En 2014 y 2015 se firmaron los protocolos de Minsk con la intermediación de Rusia, Francia y Alemania. Se reconoció la especificidad etnolingüística de la región del río Don (Donbas) (en su mayoría de habla rusa) y se dispuso el establecimiento, por parte de Ucrania y de conformidad con la legislación ucraniana, de un sistema de autogobierno para la región (que cubre áreas de los distritos de Donetsk y Luhansk). Estos protocolos nunca fueron cumplidos por Ucrania. Las tensiones ahora han vuelto a escalar con la supuesta intención de Rusia de invadir Ucrania. Es incluso probable que lo haga (ciertamente limitada al este de Ucrania étnicamente rusa) si la OTAN, los Estados Unidos y la Unión Europea continúan con su política de hostilidad. Frente a todo esto, uno tiene que preguntarse si es Rusia o los Estados Unidos quien ha estado creando problemas en esta región del mundo. Todos recordamos la crisis de los misiles de 1962, cuando la Unión Soviética propuso instalar misiles en Cuba. La reacción norteamericana fue terminante; se trataba de una amenaza directa a la soberanía de los Estados Unidos y bajo ninguna circunstancia se aceptarían tales armas en su frontera. Incluso llegó a sonar la alarma de una guerra nuclear. ¿Fue esta reacción muy diferente de la reacción actual de Rusia ante la perspectiva de que Ucrania se una a la OTAN? En 2017 se hizo público el informe de la reunión entre el secretario de Estado norteamericano James Baker y Mijaíl Gorbachov celebrada el 9 de febrero de 1990. En esa reunión se acordó que, si Rusia facilitaba la reunificación alemana, la OTAN “no se expandiría ni un centímetro hacia el este” (http://nsarchive.gwu.edu). A pesar de esto y del extinto pacto de Varsovia, nueve años después Polonia, Hungría y la República Checa se unieron a la OTAN. Y ningún comentarista recuerda que, en el año 2000, cuando llegó al poder, Vladimir Putin expresó públicamente su deseo de que Rusia ingresara en la OTAN y también en la UE para que Rusia “no se quede aislada en Europa”. Ambas solicitudes fueron denegadas.
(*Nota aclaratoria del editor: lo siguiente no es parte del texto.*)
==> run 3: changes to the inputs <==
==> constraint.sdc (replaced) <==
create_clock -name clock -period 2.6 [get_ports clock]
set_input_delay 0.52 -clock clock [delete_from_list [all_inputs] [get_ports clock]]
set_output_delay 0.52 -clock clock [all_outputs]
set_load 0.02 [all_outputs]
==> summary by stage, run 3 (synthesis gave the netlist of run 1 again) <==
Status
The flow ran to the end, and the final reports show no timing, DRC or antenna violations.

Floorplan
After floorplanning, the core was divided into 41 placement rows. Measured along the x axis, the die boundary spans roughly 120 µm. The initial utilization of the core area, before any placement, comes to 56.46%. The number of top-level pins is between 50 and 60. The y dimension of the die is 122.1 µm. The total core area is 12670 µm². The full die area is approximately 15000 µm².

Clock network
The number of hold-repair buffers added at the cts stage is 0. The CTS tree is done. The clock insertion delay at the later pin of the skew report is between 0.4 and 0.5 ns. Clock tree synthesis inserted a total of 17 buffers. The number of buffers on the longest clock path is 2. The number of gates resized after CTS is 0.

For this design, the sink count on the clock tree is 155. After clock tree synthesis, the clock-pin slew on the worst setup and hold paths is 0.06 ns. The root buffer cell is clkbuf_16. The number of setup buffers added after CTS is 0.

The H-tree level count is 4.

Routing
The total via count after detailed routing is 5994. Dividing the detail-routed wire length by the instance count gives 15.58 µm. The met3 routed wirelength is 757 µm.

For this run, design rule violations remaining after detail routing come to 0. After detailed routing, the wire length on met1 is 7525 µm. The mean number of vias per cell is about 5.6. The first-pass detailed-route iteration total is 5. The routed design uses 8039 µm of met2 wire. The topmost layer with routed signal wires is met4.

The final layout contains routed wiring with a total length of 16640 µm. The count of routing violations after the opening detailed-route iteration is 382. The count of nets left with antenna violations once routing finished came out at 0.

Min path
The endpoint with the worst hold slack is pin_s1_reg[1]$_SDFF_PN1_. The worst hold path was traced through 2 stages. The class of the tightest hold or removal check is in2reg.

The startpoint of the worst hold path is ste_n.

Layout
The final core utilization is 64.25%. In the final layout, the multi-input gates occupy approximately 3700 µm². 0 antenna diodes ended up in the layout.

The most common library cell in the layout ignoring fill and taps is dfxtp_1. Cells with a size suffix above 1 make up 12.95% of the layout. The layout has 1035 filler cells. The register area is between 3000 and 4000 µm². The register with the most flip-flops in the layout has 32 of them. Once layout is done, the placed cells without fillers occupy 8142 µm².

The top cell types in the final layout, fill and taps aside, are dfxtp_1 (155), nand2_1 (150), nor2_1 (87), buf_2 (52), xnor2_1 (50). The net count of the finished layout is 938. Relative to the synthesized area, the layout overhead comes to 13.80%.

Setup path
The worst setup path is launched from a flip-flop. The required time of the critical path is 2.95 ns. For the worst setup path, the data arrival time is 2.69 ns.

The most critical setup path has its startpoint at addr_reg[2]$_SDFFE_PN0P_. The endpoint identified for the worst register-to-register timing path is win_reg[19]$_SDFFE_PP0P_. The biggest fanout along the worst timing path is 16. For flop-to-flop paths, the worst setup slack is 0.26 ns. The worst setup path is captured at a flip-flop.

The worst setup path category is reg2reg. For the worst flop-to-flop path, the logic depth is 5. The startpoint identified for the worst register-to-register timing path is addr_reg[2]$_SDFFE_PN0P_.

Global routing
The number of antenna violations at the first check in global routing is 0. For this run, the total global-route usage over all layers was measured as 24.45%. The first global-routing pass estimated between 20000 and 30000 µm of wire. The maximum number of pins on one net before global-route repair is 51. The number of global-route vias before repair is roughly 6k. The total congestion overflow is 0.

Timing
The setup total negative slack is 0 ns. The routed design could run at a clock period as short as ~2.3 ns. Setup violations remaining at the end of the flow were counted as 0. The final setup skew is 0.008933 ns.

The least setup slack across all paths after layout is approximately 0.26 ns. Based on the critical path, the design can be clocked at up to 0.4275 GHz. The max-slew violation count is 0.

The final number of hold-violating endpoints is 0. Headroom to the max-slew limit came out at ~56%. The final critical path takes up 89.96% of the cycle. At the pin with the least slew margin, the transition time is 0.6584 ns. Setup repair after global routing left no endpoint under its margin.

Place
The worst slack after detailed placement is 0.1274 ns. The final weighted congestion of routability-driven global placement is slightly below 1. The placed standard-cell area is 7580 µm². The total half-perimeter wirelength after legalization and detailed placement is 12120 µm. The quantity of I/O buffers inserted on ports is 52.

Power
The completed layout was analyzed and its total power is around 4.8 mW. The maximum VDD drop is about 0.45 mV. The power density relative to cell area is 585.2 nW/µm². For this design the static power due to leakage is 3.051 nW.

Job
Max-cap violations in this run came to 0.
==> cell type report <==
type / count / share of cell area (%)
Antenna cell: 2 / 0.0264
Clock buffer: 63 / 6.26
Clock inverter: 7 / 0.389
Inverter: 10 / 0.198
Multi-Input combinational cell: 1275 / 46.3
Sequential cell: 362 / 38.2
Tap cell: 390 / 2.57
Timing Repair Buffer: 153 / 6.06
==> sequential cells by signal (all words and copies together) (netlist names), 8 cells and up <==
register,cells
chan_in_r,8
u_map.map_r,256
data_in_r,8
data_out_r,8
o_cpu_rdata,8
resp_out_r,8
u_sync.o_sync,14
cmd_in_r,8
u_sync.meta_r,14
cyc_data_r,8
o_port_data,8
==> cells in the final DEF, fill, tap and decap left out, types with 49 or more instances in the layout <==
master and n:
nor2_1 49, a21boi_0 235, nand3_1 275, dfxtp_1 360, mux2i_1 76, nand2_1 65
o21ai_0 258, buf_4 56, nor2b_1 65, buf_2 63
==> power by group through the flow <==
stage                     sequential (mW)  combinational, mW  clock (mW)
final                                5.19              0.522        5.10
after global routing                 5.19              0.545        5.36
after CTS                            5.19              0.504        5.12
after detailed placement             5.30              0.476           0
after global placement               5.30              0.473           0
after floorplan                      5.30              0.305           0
<file path="src/hdl/port_role_regs.vh">
// Register offsets, field positions, reset values and the behaviour list for the CC control bank.
// Notes on behaviour
// - Port control at 0x19, resets 0x00, bits 7:5 read zero.
// - Debug indication owner bit 4 resets 0; host writes 1 to own it.
// - Stretch policy bits 3:2 read-only 00; serial clock is never stretched.
// - Test mode set: accepted messages get GoodCRC, no alert; clear: alert.
// - Orientation 0: VCONN on CC2, monitor CC1; 1: VCONN on CC1, monitor CC2.
// - Role control at 0x1A, resets 0x0A, bit 7 reads zero.
// - Dual-role 0: fields fix terminations; 1: port toggles as dual-role.
// - Pull-up level 00 default, 01 1.5 A, 10 3 A, 11 reserved.
// - Per-line field 00 Ra, 01 Rp, 10 Rd, 11 open; reset 10.
// - Fault control at 0x1B, resets 0x06, bits 7:5 read-only, bit 0 writable.
// - Shutoff block bit 4 resets 0, stored but has no effect.
// - Discharge timer bit 3: 0 enables timer, 1 disables it; resets 0.
// - Overcurrent guard bit 2 resets 1, stored but has no effect.
// - Overvoltage guard bit 1 resets 1, stored but has no effect.
// - Power control at 0x1C, resets 0x60.
// - Cable power bit sources VCONN onto the line chosen by orientation.
`ifndef PORT_ROLE_REGS_VH
`define PORT_ROLE_REGS_VH
`define PORT_CONTROL_ADDR       8'h19
`define ROLE_CONTROL_ADDR       8'h1A
`define FAULT_CONTROL_ADDR      8'h1B
`define POWER_CONTROL_ADDR      8'h1C
`define PORT_CONTROL_RESET      8'h00
`define ROLE_CONTROL_RESET      8'h0A
`define FAULT_CONTROL_RESET     8'h06
`define POWER_CONTROL_RESET     8'h60
`define PORT_CONTROL_WMASK      8'h13
`define ROLE_CONTROL_WMASK      8'h7F
`define FAULT_CONTROL_WMASK     8'h1F
`define POWER_CONTROL_WMASK     8'h7F
`define PORT_FLIP_BIT           0
`define PORT_TEST_BIT           1
`define PORT_DEBUG_OWNER_BIT    4
`define ROLE_CC1_LSB            0
`define ROLE_CC2_LSB            2
`define ROLE_LEVEL_LSB          4
`define ROLE_DUAL_BIT           6
`define FAULT_GUARD_OVP_BIT     1
`define FAULT_GUARD_OCP_BIT     2
`define FAULT_TIMER_OFF_BIT     3
`define FAULT_SHUTOFF_BIT       4
`define POWER_CABLE_POWER_BIT   0
`define TERM_RA                 2'h0
`define TERM_RP                 2'h1
`define TERM_RD                 2'h2
`define TERM_OPEN               2'h3
`define LEVEL_RESERVED          2'h3
`define TOGGLE_HALF_US          35
`define TOGGLE_HALF_CYCLES      ((`TOGGLE_HALF_US * 100) / 1)
`define TOGGLE_HALF_LAST        16'h0DAB
`endif

</file>
<file path="src/hdl/port_role_fault_control.v">
// Control register bank for CC termination, orientation, test mode and fault enables.
`include "port_role_regs.vh"
module port_role_fault_control (
   input  wire       CLK_SYS,
   input  wire       RSTN,
   input  wire       WR_EN,
   input  wire       RD_EN,
   input  wire [7:0] ADDR,
   input  wire [7:0] WR_DATA,
   output reg  [7:0] RD_DATA,
   output reg        RD_VALID,
   input  wire       RX_MSG_ACCEPTED,
   output reg        GOODCRC_REQ,
   output reg        RX_ALERT,
   output reg        VCONN_CC1,
   output reg        VCONN_CC2,
   output reg        BMC_MONITOR_CC2,
   output reg        CC1_RA,
   output reg        CC1_RD,
   output reg  [1:0] CC1_RP,
   output reg        CC2_RA,
   output reg        CC2_RD,
   output reg  [1:0] CC2_RP,
   output reg        DUAL_ROLE_PHASE_SRC,
   output reg        DISCHARGE_TIMER_EN,
   output reg        DEBUG_OWNER_HOST
);
   wire [7:0] port_control;
   wire [7:0] role_control;
   wire [7:0] fault_control;
   wire [7:0] power_control;
   wire       cc1_ra;
   wire       cc1_rd;
   wire [1:0] cc1_rp;
   wire       cc2_ra;
   wire       cc2_rd;
   wire [1:0] cc2_rp;
   reg  [15:0] toggle_count_reg;
   reg         toggle_phase_reg;

   reg_field #(.RESET_VALUE(`PORT_CONTROL_RESET), .WRITE_MASK(`PORT_CONTROL_WMASK)) u_port (
      .clk     (CLK_SYS),
      .rst_n   (RSTN),
      .wr_en   (WR_EN && (ADDR == `PORT_CONTROL_ADDR)),
      .wr_data (WR_DATA),
      .value   (port_control)
   );
   reg_field #(.RESET_VALUE(`ROLE_CONTROL_RESET), .WRITE_MASK(`ROLE_CONTROL_WMASK)) u_role (
      .clk     (CLK_SYS),
      .rst_n   (RSTN),
      .wr_en   (WR_EN && (ADDR == `ROLE_CONTROL_ADDR)),
      .wr_data (WR_DATA),
      .value   (role_control)
   );
   reg_field #(.RESET_VALUE(`FAULT_CONTROL_RESET), .WRITE_MASK(`FAULT_CONTROL_WMASK)) u_fault (
      .clk     (CLK_SYS),
      .rst_n   (RSTN),
      .wr_en   (WR_EN && (ADDR == `FAULT_CONTROL_ADDR)),
      .wr_data (WR_DATA),
      .value   (fault_control)
   );
   reg_field #(.RESET_VALUE(`POWER_CONTROL_RESET), .WRITE_MASK(`POWER_CONTROL_WMASK)) u_power (
      .clk     (CLK_SYS),
      .rst_n   (RSTN),
      .wr_en   (WR_EN && (ADDR == `POWER_CONTROL_ADDR)),
      .wr_data (WR_DATA),
      .value   (power_control)
   );

   cc_line_drive u_cc1 (
      .term    (role_control[`ROLE_CC1_LSB+1:`ROLE_CC1_LSB]),
      .level   (role_control[`ROLE_LEVEL_LSB+1:`ROLE_LEVEL_LSB]),
      .pull_ra (cc1_ra),
      .pull_rd (cc1_rd),
      .pull_rp (cc1_rp)
   );
   cc_line_drive u_cc2 (
      .term    (role_control[`ROLE_CC2_LSB+1:`ROLE_CC2_LSB]),
      .level   (role_control[`ROLE_LEVEL_LSB+1:`ROLE_LEVEL_LSB]),
      .pull_ra (cc2_ra),
      .pull_rd (cc2_rd),
      .pull_rp (cc2_rp)
   );

   // Dual-role toggling alternates Rp and Rd on both lines at a fixed half period.
   always @(posedge CLK_SYS) begin
      if (!RSTN) begin
         toggle_count_reg <= 16'h0000;
         toggle_phase_reg <= 1'b0;
      end else if (!role_control[`ROLE_DUAL_BIT]) begin
         toggle_count_reg <= 16'h0000;
         toggle_phase_reg <= 1'b0;
      end else if (toggle_count_reg == `TOGGLE_HALF_LAST) begin
         toggle_count_reg <= 16'h0000;
         toggle_phase_reg <= ~toggle_phase_reg;
      end else begin
         toggle_count_reg <= toggle_count_reg + 16'h0001;
      end
   end

   always @(posedge CLK_SYS) begin
      if (!RSTN) begin
         RD_DATA             <= 8'h00;
         RD_VALID            <= 1'b0;
         GOODCRC_REQ         <= 1'b0;
         RX_ALERT            <= 1'b0;
         VCONN_CC1           <= 1'b0;
         VCONN_CC2           <= 1'b0;
         BMC_MONITOR_CC2     <= 1'b0;
         CC1_RA              <= 1'b0;
         CC1_RD              <= 1'b1;
         CC1_RP              <= 2'h0;
         CC2_RA              <= 1'b0;
         CC2_RD              <= 1'b1;
         CC2_RP              <= 2'h0;
         DUAL_ROLE_PHASE_SRC <= 1'b0;
         DISCHARGE_TIMER_EN  <= 1'b1;
         DEBUG_OWNER_HOST    <= 1'b0;
      end else begin
         RD_VALID <= RD_EN;
         if (!RD_EN) begin
            RD_DATA <= 8'h00;
         end else if (ADDR == `PORT_CONTROL_ADDR) begin
            RD_DATA <= port_control;
         end else if (ADDR == `ROLE_CONTROL_ADDR) begin
            RD_DATA <= role_control;
         end else if (ADDR == `FAULT_CONTROL_ADDR) begin
            RD_DATA <= fault_control;
         end else if (ADDR == `POWER_CONTROL_ADDR) begin
            RD_DATA <= power_control;
         end else begin
            RD_DATA <= 8'h00;
         end
         // Every accepted message is acknowledged; test mode only hides it from the host.
         GOODCRC_REQ <= RX_MSG_ACCEPTED;
         RX_ALERT    <= RX_MSG_ACCEPTED && !port_control[`PORT_TEST_BIT];
         VCONN_CC1   <= power_control[`POWER_CABLE_POWER_BIT] && port_control[`PORT_FLIP_BIT];
         VCONN_CC2   <= power_control[`POWER_CABLE_POWER_BIT] && !port_control[`PORT_FLIP_BIT];
         BMC_MONITOR_CC2 <= port_control[`PORT_FLIP_BIT];
         if (role_control[`ROLE_DUAL_BIT]) begin
            // Rp advertisement in the source phase uses the programmed level.
            CC1_RA <= 1'b0;
            CC2_RA <= 1'b0;
            CC1_RD <= !toggle_phase_reg;
            CC2_RD <= !toggle_phase_reg;
            CC1_RP <= toggle_phase_reg ? cc1_rp_level(role_control) : 2'h0;
            CC2_RP <= toggle_phase_reg ? cc1_rp_level(role_control) : 2'h0;
         end else begin
            CC1_RA <= cc1_ra;
            CC1_RD <= cc1_rd;
            CC1_RP <= cc1_rp;
            CC2_RA <= cc2_ra;
            CC2_RD <= cc2_rd;
            CC2_RP <= cc2_rp;
         end
         DUAL_ROLE_PHASE_SRC <= role_control[`ROLE_DUAL_BIT] && toggle_phase_reg;
         DISCHARGE_TIMER_EN  <= !fault_control[`FAULT_TIMER_OFF_BIT];
         // Owner flag is exported for completeness; this device takes no action on it.
         DEBUG_OWNER_HOST    <= port_control[`PORT_DEBUG_OWNER_BIT];
      end
   end

   // Rp code: 1 default, 2 for 1.5 A, 3 for 3 A; reserved level falls back to default.
   function [1:0] cc1_rp_level;
      input [7:0] role;
      begin
         if (role[`ROLE_LEVEL_LSB+1:`ROLE_LEVEL_LSB] == `LEVEL_RESERVED) begin
            cc1_rp_level = 2'h1;
         end else begin
            cc1_rp_level = role[`ROLE_LEVEL_LSB+1:`ROLE_LEVEL_LSB] + 2'h1;
         end
      end
   endfunction
endmodule // port_role_fault_control

</file>
<file path="src/hdl/reg_field.v">
// One eight-bit control register with a write mask; masked bits hold their reset value.
`include "port_role_regs.vh"
module reg_field #(
   parameter [7:0] RESET_VALUE = 8'h00,
   parameter [7:0] WRITE_MASK  = 8'hFF
) (
   input  wire       clk,
   input  wire       rst_n,
   input  wire       wr_en,
   input  wire [7:0] wr_data,
   output reg  [7:0] value
);
   always @(posedge clk) begin
      if (!rst_n) begin
         value <= RESET_VALUE;
      end else if (wr_en) begin
         // Only writable bits change; fixed bits keep their reset value.
         value <= (wr_data & WRITE_MASK) | (RESET_VALUE & ~WRITE_MASK);
      end
   end
endmodule // reg_field

</file>
<file path="src/hdl/cc_line_drive.v">
// Termination decode for one CC line.
`include "port_role_regs.vh"
module cc_line_drive (
   input  wire [1:0] term,
   input  wire [1:0] level,
   output reg        pull_ra,
   output reg        pull_rd,
   output reg  [1:0] pull_rp
);
   always @* begin
      pull_ra = 1'b0;
      pull_rd = 1'b0;
      pull_rp = 2'h0;
      case (term)
         `TERM_RA: pull_ra = 1'b1;
         `TERM_RP: pull_rp = (level == `LEVEL_RESERVED) ? 2'h1 : level + 2'h1;
         `TERM_RD: pull_rd = 1'b1;
         default:  pull_ra = 1'b0;
      endcase
   end
endmodule // cc_line_drive

</file>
Ante esto, la ONU sabe que Rusia no es la única potencia agresiva en el conflicto actual, y que bastaría con que Ucrania cumpliera los acuerdos de Minsk para que cesaran las hostilidades. ¿Por qué Ucrania no puede seguir siendo un país neutral como Finlandia, Austria o Suecia? Si hay guerra en esta región, el escenario de la guerra será Europa, no Estados Unidos. La misma Europa que hace poco más de setenta años salió del infierno de dos guerras mundiales que se saldaron con unos 100 millones de muertos. Si la ONU quiere ser la voz de la paz y la seguridad, que consta en su mandato, debe asumir una posición mucho más activa e independiente de los países involucrados. Hay que averiguar in situ qué está pasando en los territorios donde las grandes potencias se enfrentan y se preparan para guerras de hegemonía en las que probablemente los aliados menores sufrirán las consecuencias y pagarán con vidas (Taiwán o Ucrania) –las llamadas proxy wars–, incluso si la política agresiva de “cambio de régimen” apunta a Rusia y China, eventualmente con resultados similares a los que tuvo en Irak, Libia o Afganistán. El mundo necesita escuchar voces autorizadas que no repitan el guion impuesto por los rivales. La más autorizada de todas es la voz de la ONU.